Micro teaching the legacy

Since my micro teaching deck of character activity I have used this card deck many times, with colleagues at development days and with different cohorts of students. But what changed is how I frame it, how I pre-emptively give people permission to struggle with it, and to find it uncomfortable and to sit with that. Because in fact that is an important reflection in itself. It’s much easier to first build a comfortable supportive space with a longer session so it has worked well as part of longer sessions rather than with the pressure of only having 20 minutes.

Taking into account the strong and softer reactions I took the feedback and redesigned it slightly to deliver it to my team. This time to avoid the negative assumptions that were made I changed the question, in fact, I removed the question in a way. So instead of ‘How would you support a student in this situation’ I asked my team to use the cards I pulled to reflect on their teaching practice, they could pose a question if it helped them but I didn’t prescribe one.

Something interesting happened here again, one of my colleagues really struggled, he wanted to know what other people’s questions were, and what kind of questions could it be? Could I share some examples? Others volunteered to share theirs but I asked them not to. I really encouraged him to try to just do what felt intuitive to him and respond in whatever way felt most natural.

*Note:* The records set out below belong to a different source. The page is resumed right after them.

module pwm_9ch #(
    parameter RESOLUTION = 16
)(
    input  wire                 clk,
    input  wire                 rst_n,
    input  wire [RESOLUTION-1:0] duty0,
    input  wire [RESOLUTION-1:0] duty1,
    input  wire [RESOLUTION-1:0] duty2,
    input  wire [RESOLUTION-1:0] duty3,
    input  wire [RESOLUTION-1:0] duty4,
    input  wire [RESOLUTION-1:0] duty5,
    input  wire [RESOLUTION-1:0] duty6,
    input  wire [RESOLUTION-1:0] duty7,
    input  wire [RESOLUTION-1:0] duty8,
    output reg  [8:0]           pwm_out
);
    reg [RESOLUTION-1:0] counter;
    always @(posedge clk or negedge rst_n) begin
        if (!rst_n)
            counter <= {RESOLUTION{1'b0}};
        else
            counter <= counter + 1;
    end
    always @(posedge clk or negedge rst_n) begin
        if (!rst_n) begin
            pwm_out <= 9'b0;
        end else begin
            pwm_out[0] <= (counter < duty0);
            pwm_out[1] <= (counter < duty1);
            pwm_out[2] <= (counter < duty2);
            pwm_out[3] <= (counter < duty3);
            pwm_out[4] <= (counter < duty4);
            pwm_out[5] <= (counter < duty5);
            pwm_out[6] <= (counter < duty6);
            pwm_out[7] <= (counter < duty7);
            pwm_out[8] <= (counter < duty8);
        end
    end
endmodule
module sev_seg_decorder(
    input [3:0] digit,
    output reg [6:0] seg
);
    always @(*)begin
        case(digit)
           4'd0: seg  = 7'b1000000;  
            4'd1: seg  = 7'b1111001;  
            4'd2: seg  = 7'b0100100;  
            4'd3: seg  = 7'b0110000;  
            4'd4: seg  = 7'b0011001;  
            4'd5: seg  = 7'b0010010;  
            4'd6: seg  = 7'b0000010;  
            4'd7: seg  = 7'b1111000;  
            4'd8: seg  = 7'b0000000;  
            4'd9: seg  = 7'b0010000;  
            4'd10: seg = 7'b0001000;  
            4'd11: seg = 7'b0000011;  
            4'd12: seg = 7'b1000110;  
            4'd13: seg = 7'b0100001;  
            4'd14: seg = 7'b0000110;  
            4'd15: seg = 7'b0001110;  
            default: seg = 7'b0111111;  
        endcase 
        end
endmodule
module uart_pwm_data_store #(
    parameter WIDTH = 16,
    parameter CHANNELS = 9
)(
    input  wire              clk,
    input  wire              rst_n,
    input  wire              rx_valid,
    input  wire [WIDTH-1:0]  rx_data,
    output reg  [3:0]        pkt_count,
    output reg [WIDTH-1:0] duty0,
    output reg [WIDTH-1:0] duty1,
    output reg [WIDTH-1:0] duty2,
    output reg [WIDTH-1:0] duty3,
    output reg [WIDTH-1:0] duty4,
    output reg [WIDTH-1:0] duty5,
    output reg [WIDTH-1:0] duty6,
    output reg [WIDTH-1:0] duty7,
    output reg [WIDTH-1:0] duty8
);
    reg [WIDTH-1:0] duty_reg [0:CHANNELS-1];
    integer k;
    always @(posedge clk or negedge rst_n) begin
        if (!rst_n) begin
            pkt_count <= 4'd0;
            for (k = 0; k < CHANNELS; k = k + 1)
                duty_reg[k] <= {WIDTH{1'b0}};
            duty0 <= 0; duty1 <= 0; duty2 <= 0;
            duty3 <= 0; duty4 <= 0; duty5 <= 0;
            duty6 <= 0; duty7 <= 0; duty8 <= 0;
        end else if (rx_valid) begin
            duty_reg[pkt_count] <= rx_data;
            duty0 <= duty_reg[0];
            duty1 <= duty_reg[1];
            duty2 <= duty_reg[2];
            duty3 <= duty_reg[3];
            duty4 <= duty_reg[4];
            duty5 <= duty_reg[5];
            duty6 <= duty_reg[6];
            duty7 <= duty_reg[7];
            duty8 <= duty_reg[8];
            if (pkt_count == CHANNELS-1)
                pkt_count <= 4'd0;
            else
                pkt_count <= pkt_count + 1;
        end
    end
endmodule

I left this session thinking that it really wasn’t for him and that he probably hadn’t enjoyed it or taken anything from it. I made peace with that in my head, because teaching a diverse group of people means not everything will resonate with everyone in the space. But I did feel slightly defeated and wondered how I could include him more or what tweaks I could make to make it more meaningful for him.

Now that same colleague delivers this same activity to students and we have since built collaborative sessions together that incorporate this. This colleague spoke really openly at the next development day about ‘not getting it’ and how he found it difficult but also shared that he has since come to understand the value and now really appreciates it. It has been such a powerful full circle for me.

It was designed to help others reflect but in turn, really helped me reflect on who is in the space and how they might engage with it. It has also reaffirmed the power of difference, something I teach and encourage in students constantly. I’ve never been a fan of ‘this is how to do XYZ’ and have always presented methods and ideas that don’t work for me but could work for students. I contextualize and explain why and this allows them to do the same.


Now as a result of what started as a little idea for a micro-teaching session my colleague and I are able to articulate and evidence that live in the teaching space in front of students which I think it really powerful. We talk about the resistance he felt to the task and the turnaround and we talk about our differing approaches- he is very practical and grounding and I am more emotional and intuitively driven-  which really empowers them to understand their value and values and to be able to reflect on that and articulate it.

It also speaks to collaboration, very important in careers, and encourages them to think about who they need around them, do they like me, or need someone more practical to ground them. Or do they like my colleague need someone to push them out of their comfort zone and allow more flow? All important reflections for their career and practice. We often through various mechanisms and language imply students need to be good at everything, even CAF can be used in this way. What aren’t you good at? how can you improve? The same for lots of entrepreneurial language and frameworks such a SWOT. But what I’m trying to do in my teaching is move away from this, I want students to reflect yes, and use CAF yes. But not as a method to punish themselves for not being good at something. But as an INISIGHT. We talk about deficit models and growth mindset but I want to reframe some of that as an insight model. What can you learn about yourself (reflect) and what does that mean about the career/ practice choices you make (action)

So in action what does that look like?

I’m not good at storytelling – okay great so I need to be part of a team with people where I can verablise things and they can help me structure the narrative. Instead of let me take a course or do some training or dedicate 50 hours I don’t have to this area.

I’m not very resilient – maybe the problem is not me, maybe there are harmful practices happening in my workplace, things that need addressing. Can I stay and be part of the change? or is that too big an emotional labour? if so what can I do to make a change?

Of course with a caveat that improvement, perseverance, and growth are all valid and encouraged but at what cost?